Data provided START

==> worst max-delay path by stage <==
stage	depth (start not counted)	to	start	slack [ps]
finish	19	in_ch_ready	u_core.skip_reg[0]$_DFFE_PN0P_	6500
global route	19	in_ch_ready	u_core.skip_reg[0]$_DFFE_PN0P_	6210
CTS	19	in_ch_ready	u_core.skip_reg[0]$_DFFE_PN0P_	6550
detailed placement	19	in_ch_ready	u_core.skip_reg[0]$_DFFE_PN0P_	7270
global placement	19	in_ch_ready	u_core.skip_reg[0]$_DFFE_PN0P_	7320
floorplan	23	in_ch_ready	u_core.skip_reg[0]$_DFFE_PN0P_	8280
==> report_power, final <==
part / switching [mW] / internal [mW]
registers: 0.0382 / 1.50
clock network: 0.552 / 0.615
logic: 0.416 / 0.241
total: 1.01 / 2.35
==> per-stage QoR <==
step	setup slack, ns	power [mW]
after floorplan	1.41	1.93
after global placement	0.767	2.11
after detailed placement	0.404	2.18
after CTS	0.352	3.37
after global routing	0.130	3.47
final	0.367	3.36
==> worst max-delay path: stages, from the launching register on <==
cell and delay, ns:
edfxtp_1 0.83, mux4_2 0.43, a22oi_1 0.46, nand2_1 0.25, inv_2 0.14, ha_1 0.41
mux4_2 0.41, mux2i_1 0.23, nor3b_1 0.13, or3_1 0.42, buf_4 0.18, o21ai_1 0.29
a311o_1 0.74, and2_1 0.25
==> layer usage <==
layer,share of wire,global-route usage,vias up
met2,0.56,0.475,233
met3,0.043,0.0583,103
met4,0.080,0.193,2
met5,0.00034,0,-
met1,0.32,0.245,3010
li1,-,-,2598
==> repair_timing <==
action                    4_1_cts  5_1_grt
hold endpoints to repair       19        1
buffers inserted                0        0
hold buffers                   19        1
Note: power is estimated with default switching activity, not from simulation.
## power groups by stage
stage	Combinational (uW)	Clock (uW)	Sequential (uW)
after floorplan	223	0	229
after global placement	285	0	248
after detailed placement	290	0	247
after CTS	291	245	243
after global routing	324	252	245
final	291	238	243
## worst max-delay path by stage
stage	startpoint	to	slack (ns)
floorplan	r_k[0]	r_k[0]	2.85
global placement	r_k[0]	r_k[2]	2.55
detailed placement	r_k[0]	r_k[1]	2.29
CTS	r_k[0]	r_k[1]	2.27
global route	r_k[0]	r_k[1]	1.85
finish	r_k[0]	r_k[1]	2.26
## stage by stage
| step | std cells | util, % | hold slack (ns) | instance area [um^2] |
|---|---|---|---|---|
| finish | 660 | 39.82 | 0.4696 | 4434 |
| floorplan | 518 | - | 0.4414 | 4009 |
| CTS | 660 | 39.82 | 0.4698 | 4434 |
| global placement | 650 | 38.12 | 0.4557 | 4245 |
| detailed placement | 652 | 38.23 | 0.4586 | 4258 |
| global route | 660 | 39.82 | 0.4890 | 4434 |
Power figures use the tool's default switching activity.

Data provided END

■ **What you will do**
The word "worst" appears on some lines of the data above; say how many such lines there are, with nothing else.

■ **Expected answer**
3